Municipal government of Dire Dawa in Ethiopia

The Dire Dawa City Administration (Amharic: የድሬዳዋ ከተማ አስተዳደር) is a municipal government of Dire Dawa city, an autonomous city in eastern Ethiopia. It is typically administered by a mayor whereas the lowest administrative unit is woreda. The woreda administrator is the highest representative of the executive power on one hand and on the other, by an elected council.

The administration was formed as current federal structure with Proclamation No. 416/2004 in 2004.

== Administration ==

=== Local authorities/administration ===
The Dire Dawa City Administration is governed by a mayor. Like Addis Ababa, Dire Dawa's lowest administrative level is woreda, which is run by woreda administrator. The administrator is representative of the executive power on one hand and on the other, by an elected council.

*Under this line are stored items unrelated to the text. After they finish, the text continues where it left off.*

`config.mk`:
```
export PLATFORM = sky130hd
export DESIGN_NAME = seg7_refresh_scheduler
export DESIGN_NICKNAME = d
export VERILOG_FILES = /design/src/rtl/seg7_pkg.sv /design/src/rtl/bcd_dd_serial.sv /design/src/rtl/seg7_refresh_scheduler.sv
export SDC_FILE = /design/constraint.sdc
export NUM_CORES = 1
export LEC_CHECK = 0
export BUFFER_PORTS_ARGS = -buffer_cell sky130_fd_sc_hd__buf_4
export CAP_MARGIN = 20
export CORE_MARGIN = 5
export CORE_UTILIZATION = 40
export CTS_BUF_LIST = sky130_fd_sc_hd__clkbuf_4 sky130_fd_sc_hd__clkbuf_8
export CTS_CLUSTER_DIAMETER = 50
export DETAILED_ROUTE_END_ITERATION = 10
export PLACE_DENSITY = 0.6
export SYNTH_ARGS = -nofsm -noshare
export SYNTH_HDL_FRONTEND = slang
export SYNTH_HIERARCHICAL = 1
export SYNTH_SLANG_ARGS = --single-unit
```
`constraint.sdc`:
```
create_clock -name clk -period 2.4 [get_ports clk]
set_input_delay 0.24 -clock clk [delete_from_list [all_inputs] [get_ports clk]]
set_output_delay 0.24 -clock clk [all_outputs]
set_load 0.01 [all_outputs]
```
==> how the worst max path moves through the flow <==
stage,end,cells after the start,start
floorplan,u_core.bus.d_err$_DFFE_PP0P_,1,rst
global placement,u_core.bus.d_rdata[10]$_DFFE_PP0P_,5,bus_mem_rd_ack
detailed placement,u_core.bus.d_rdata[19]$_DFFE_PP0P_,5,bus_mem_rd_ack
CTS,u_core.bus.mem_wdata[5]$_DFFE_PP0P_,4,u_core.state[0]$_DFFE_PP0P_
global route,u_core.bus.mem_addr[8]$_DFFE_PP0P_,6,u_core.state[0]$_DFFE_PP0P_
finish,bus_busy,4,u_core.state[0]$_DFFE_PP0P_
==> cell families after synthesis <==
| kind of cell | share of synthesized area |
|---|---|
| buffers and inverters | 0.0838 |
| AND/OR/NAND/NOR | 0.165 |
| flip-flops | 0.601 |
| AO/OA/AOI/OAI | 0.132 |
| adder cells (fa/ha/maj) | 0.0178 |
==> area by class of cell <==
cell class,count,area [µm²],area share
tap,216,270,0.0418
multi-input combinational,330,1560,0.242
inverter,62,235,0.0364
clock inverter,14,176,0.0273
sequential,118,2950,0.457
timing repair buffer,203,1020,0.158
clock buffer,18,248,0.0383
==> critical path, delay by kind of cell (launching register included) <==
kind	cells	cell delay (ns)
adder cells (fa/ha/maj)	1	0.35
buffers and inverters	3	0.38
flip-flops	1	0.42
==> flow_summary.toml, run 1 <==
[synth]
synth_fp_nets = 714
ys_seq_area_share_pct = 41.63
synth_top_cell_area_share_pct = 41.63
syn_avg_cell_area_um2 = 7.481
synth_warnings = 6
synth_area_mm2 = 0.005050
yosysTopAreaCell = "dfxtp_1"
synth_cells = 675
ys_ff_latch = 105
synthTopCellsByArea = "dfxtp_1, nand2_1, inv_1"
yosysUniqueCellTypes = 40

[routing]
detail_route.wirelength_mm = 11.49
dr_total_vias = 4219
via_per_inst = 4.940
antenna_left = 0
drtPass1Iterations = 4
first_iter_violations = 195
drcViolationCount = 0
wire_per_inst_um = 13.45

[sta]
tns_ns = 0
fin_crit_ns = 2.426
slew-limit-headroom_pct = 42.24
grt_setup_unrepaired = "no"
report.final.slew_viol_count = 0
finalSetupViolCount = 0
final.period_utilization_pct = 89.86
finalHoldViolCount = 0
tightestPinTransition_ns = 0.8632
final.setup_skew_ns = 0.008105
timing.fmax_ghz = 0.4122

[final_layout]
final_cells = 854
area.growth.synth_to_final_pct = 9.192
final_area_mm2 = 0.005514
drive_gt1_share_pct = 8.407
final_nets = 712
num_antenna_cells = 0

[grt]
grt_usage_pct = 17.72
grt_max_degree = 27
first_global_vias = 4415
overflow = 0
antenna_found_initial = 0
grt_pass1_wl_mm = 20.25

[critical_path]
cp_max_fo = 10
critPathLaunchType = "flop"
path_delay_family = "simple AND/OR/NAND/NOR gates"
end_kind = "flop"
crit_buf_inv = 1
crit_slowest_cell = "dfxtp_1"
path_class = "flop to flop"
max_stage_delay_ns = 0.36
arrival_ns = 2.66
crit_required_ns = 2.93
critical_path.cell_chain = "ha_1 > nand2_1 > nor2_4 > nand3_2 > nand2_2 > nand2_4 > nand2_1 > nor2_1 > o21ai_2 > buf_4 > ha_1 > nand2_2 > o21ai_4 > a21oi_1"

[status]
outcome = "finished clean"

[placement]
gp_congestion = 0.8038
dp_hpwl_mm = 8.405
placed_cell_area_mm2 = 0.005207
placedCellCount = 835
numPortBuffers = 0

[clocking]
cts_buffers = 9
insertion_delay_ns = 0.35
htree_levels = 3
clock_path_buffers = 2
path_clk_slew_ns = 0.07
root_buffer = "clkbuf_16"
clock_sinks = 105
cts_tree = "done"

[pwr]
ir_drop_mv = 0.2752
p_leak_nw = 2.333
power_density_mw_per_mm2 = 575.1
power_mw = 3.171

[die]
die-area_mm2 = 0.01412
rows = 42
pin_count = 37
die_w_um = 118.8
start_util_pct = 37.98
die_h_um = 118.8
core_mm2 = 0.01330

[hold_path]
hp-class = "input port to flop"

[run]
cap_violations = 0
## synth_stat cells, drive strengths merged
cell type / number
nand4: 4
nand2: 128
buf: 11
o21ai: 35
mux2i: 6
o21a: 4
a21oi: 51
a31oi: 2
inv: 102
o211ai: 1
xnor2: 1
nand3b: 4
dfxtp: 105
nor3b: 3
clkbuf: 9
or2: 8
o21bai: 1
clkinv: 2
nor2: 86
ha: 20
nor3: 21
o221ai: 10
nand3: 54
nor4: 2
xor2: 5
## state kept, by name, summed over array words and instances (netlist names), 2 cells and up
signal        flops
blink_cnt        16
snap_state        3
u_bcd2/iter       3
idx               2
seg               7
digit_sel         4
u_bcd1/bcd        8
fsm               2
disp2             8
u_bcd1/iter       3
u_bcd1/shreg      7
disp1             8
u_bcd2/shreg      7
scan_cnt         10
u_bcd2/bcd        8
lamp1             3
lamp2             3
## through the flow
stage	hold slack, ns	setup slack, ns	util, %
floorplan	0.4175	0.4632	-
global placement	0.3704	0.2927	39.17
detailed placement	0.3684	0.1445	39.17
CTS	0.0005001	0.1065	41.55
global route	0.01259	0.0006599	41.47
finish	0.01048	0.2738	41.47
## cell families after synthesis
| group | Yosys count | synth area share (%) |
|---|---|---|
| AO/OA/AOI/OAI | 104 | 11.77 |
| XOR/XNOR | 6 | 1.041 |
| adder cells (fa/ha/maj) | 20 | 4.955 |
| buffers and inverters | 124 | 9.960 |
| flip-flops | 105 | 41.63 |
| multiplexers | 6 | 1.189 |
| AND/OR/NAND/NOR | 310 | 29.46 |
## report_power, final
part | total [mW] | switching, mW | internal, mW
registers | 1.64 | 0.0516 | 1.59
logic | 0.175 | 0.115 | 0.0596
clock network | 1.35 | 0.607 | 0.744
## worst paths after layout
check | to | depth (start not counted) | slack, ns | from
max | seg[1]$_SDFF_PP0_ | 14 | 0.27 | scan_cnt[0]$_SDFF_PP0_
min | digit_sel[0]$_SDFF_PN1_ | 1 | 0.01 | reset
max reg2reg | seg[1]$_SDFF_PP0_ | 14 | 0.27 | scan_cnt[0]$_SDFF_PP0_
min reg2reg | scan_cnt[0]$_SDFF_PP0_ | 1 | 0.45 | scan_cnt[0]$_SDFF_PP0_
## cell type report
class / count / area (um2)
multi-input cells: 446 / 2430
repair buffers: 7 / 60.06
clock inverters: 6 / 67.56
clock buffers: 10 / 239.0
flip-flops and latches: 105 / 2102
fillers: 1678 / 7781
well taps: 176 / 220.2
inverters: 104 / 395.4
`src/rtl/pipeline_catch_buffer.sv`:
```
// pipeline_catch_buffer
//
// Credit-managed catch buffer that sits directly behind a fixed-latency,
// non-stallable delay pipeline. A launch credit is reserved when an element
// enters the pipeline, so there is always a free slot waiting for it when it
// emerges. Elements are captured into a small FIFO and presented on a
// valid/ready output.
//
// Ports:
//   clk           clock
//   arst_n        synchronous active-low reset, sampled on rising clk
//   launch_valid  upstream wants to inject one element into the pipeline
//   launch_ready  a credit is available; launch fires on valid & ready
//   pipe_valid    element emerging from the pipeline this cycle
//   pipe_data     pipeline output data
//   out_valid     buffer holds at least one element
//   out_ready     consumer accepts; pop fires on valid & ready
//   out_data      head element (zero when empty)
//   occupancy     elements currently stored
//   credits       DEPTH minus reserved slots
//   overflow_err  sticky: pipe_valid arrived while full with no pop
//   inflight_err  sticky: pipe_valid arrived with nothing in flight
module pipeline_catch_buffer #(
    parameter int DATA_WIDTH = 32,
    parameter int DEPTH      = 4,
    parameter int CNT_W      = $clog2(DEPTH + 1)
) (
    input  logic                  clk,
    input  logic                  arst_n,
    input  logic                  launch_valid,
    output logic                  launch_ready,
    input  logic                  pipe_valid,
    input  logic [DATA_WIDTH-1:0] pipe_data,
    output logic                  out_valid,
    input  logic                  out_ready,
    output logic [DATA_WIDTH-1:0] out_data,
    output logic [CNT_W-1:0]      occupancy,
    output logic [CNT_W-1:0]      credits,
    output logic                  overflow_err,
    output logic                  inflight_err
);

    localparam int PTR_W = (DEPTH > 1) ? $clog2(DEPTH) : 1;
    localparam logic [CNT_W-1:0] C_DEPTH = CNT_W'(DEPTH);
    localparam logic [PTR_W-1:0] C_LAST  = PTR_W'(DEPTH - 1);

    logic [DATA_WIDTH-1:0] r_mem [DEPTH];
    logic [PTR_W-1:0]      r_wr_ptr;
    logic [PTR_W-1:0]      r_rd_ptr;
    logic [CNT_W-1:0]      r_count;
    logic [CNT_W-1:0]      r_reserved;
    logic                  r_overflow_err;
    logic                  r_inflight_err;

    logic w_launch_fire;
    logic w_pop;
    logic w_full;
    logic w_push;
    logic w_overflow;
    logic w_no_inflight;

    // Pointer increment with wrap at DEPTH-1 (DEPTH need not be a power of two).
    function automatic logic [PTR_W-1:0] f_next(input logic [PTR_W-1:0] p);
        return (p == C_LAST) ? '0 : p + PTR_W'(1);
    endfunction

    always_comb begin
        launch_ready  = arst_n & (r_reserved != C_DEPTH);
        out_valid     = arst_n & (r_count != '0);
        out_data      = out_valid ? r_mem[r_rd_ptr] : '0;
        occupancy     = r_count;
        credits       = C_DEPTH - r_reserved;
        overflow_err  = r_overflow_err;
        inflight_err  = r_inflight_err;

        w_launch_fire = launch_valid & launch_ready;
        w_pop         = out_valid & out_ready;
        w_full        = (r_count == C_DEPTH);
        // A full buffer still accepts when the head leaves at the same edge.
        w_push        = arst_n & pipe_valid & (~w_full | w_pop);
        w_overflow    = pipe_valid & w_full & ~w_pop;
        // An illegal push can leave count above reserved, so treat any
        // reserved <= count as "nothing in flight" rather than testing equality.
        w_no_inflight = (r_reserved <= r_count);
    end

    always_ff @(posedge clk) begin
        if (!arst_n) begin
            r_wr_ptr       <= '0;
            r_rd_ptr       <= '0;
            r_count        <= '0;
            r_reserved     <= '0;
            r_overflow_err <= 1'b0;
            r_inflight_err <= 1'b0;
        end else begin
            if (w_push) begin
                r_wr_ptr <= f_next(r_wr_ptr);
            end
            if (w_pop) begin
                r_rd_ptr <= f_next(r_rd_ptr);
            end

            case ({w_push, w_pop})
                2'b10:   r_count <= r_count + CNT_W'(1);
                2'b01:   r_count <= r_count - CNT_W'(1);
                default: r_count <= r_count;
            endcase

            // Popping an element that was stored without a reservation would
            // otherwise underflow the reservation count, so it saturates at zero.
            if (w_launch_fire && !w_pop) begin
                r_reserved <= r_reserved + CNT_W'(1);
            end else if (!w_launch_fire && w_pop && (r_reserved != '0)) begin
                r_reserved <= r_reserved - CNT_W'(1);
            end

            if (w_overflow) begin
                r_overflow_err <= 1'b1;
            end
            if (pipe_valid && w_no_inflight) begin
                r_inflight_err <= 1'b1;
            end
        end
    end

    // Storage is not reset; out_data is masked while the buffer is empty.
    always_ff @(posedge clk) begin
        if (w_push) begin
            r_mem[r_wr_ptr] <= pipe_data;
        end
    end

endmodule

```
$ cat config.mk
export PLATFORM = sky130hd
export DESIGN_NAME = fetch_sequencer_flat
export DESIGN_NICKNAME = d
export VERILOG_FILES = /design/src/rtl/fetch_sequencer_pkg.sv /design/src/rtl/fetch_sequencer_if.sv /design/src/rtl/fetch_sequencer_ret_stack.sv /design/src/rtl/fetch_sequencer.sv /design/src/flat_wrapper.sv
export SDC_FILE = /design/constraint.sdc
export NUM_CORES = 1
export LEC_CHECK = 0
export CAP_MARGIN = 20
export CELL_PAD_IN_SITES_DETAIL_PLACEMENT = 1
export CELL_PAD_IN_SITES_GLOBAL_PLACEMENT = 1
export CORE_ASPECT_RATIO = 1.1
export CORE_UTILIZATION = 46
export DETAILED_ROUTE_END_ITERATION = 16
export MAX_ROUTING_LAYER = met4
export PLACE_DENSITY_LB_ADDON = 0.1
export SLEW_MARGIN = 20
export SYNTH_ARGS = -nofsm -noshare
export SYNTH_HDL_FRONTEND = slang
export SYNTH_SLANG_ARGS = --single-unit
$ cat constraint.sdc
create_clock -name clk_i -period 4 [get_ports clk_i]
set_input_delay 0.8 -clock clk_i [delete_from_list [all_inputs] [get_ports clk_i]]
set_output_delay 0.8 -clock clk_i [all_outputs]
set_load 0.1 [all_outputs]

=== Civil status and documentation ===
The Civil Status Documentation is managed by the desk for vital events (birth, marriage, death) registration in the woreda of residence. A birth certification and registration takes place here. When identity card concerned, the same desk provides residence identity cards. The two documents are necessary steps to obtain national passport issued by the Immigration Nationality and Vital Events Agency in Dire Dawa branch. The passport costs 600 ETB, while the identity card costs approximately 50 ETB.

=== Judicial system ===
In Dire Dawa, the judicial system composed of First Instance Court, Highest Court and Supreme Court. Sharia law also used to impose arbitrary despite imposing Sharia retained to personal and civil cases.

=== Law enforcement ===
Dire Dawa's law enforcement the primarily task of the Eastern Command Post of the Ethiopian National Defense Force. Residents can report to local police which is the first respondent to resolve security issues.